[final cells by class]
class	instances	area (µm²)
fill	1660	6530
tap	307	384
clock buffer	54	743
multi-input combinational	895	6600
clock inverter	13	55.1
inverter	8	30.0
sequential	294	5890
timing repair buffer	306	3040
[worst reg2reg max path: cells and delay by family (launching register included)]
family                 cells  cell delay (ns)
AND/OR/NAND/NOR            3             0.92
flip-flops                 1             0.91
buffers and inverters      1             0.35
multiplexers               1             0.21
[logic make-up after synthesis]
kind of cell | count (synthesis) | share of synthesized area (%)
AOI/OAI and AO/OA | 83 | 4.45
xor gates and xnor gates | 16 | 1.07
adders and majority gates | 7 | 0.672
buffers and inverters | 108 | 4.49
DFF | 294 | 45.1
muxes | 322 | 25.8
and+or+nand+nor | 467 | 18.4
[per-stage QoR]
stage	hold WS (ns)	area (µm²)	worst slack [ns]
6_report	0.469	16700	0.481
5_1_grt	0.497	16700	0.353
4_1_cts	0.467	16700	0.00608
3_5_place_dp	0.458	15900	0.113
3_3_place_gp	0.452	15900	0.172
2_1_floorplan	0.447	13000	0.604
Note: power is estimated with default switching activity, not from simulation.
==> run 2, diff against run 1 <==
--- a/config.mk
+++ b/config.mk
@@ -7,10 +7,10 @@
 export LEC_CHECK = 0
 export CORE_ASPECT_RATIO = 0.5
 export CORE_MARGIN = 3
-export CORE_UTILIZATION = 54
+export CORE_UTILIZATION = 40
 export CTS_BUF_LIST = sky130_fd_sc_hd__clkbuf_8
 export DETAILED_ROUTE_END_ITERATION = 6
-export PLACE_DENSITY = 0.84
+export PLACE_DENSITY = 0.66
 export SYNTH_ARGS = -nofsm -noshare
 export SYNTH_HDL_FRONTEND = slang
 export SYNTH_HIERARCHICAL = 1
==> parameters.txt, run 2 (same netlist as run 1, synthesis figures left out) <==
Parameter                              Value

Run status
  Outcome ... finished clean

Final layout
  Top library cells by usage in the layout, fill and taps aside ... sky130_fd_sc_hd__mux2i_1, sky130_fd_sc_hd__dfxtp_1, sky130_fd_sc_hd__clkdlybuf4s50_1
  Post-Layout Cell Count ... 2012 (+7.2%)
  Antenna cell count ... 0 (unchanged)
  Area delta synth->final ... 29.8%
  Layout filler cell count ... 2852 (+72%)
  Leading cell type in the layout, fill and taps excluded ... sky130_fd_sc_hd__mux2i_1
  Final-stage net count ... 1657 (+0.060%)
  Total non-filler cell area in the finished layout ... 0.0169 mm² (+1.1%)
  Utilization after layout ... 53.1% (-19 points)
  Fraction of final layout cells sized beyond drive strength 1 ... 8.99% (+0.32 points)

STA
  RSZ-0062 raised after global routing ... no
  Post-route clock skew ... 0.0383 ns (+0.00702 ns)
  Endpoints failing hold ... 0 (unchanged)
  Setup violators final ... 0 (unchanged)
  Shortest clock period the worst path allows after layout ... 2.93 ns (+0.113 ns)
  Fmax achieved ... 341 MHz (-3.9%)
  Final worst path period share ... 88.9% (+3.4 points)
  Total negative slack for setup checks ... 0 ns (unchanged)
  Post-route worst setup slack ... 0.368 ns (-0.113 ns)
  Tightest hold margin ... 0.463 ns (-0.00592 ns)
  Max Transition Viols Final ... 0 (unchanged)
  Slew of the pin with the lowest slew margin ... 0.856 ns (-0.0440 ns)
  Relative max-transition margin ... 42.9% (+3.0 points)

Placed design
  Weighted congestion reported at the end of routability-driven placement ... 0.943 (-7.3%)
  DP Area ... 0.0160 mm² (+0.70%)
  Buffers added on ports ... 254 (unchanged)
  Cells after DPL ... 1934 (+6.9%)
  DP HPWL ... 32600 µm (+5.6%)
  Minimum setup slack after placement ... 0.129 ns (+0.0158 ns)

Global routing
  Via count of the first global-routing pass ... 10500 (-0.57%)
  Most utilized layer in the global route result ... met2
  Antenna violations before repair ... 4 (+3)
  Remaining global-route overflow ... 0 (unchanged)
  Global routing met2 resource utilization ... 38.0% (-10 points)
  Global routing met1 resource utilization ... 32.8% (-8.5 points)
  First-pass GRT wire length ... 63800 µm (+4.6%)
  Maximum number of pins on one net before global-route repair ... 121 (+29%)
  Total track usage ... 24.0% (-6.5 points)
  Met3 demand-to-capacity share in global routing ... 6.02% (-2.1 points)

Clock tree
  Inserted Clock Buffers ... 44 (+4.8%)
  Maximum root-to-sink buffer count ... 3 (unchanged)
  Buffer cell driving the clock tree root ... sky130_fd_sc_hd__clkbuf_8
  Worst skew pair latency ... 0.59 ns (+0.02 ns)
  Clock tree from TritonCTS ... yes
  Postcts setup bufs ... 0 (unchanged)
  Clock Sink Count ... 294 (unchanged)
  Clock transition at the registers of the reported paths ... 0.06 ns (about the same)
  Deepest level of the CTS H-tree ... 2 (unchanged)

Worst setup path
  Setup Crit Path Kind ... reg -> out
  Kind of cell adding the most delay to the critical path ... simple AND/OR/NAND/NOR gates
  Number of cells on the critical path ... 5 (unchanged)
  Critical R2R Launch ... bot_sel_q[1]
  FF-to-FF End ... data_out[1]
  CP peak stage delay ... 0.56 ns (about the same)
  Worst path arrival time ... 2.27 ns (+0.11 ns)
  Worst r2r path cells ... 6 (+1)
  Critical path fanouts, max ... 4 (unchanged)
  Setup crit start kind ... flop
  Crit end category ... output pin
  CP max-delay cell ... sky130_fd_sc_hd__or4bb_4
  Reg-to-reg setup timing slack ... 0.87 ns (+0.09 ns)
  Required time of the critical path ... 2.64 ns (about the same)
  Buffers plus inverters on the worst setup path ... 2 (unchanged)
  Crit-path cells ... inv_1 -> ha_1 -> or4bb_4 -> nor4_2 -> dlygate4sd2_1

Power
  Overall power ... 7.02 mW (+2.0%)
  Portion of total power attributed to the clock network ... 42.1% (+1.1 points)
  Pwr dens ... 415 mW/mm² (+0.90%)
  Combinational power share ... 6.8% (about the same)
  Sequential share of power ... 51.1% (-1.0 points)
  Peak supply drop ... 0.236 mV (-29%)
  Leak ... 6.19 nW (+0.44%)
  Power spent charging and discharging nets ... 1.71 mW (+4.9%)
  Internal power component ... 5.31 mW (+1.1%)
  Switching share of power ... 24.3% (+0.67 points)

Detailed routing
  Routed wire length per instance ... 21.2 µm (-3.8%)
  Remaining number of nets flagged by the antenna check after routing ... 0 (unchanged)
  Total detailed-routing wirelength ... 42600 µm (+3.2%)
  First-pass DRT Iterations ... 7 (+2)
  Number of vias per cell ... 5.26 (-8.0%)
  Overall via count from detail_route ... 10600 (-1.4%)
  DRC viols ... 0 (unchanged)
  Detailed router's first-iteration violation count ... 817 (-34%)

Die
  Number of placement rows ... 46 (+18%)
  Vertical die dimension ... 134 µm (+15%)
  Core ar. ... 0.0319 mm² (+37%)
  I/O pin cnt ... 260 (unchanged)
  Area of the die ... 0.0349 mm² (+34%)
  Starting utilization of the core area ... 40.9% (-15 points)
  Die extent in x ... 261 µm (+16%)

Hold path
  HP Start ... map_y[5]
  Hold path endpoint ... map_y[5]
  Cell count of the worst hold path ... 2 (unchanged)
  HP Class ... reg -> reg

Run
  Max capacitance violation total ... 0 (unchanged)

» Aim of the task: Identify each line in the records above containing the word "Overall"; copy those lines.

» Answer area:
  Overall power ... 7.02 mW (+2.0%)
  Overall via count from detail_route ... 10600 (-1.4%)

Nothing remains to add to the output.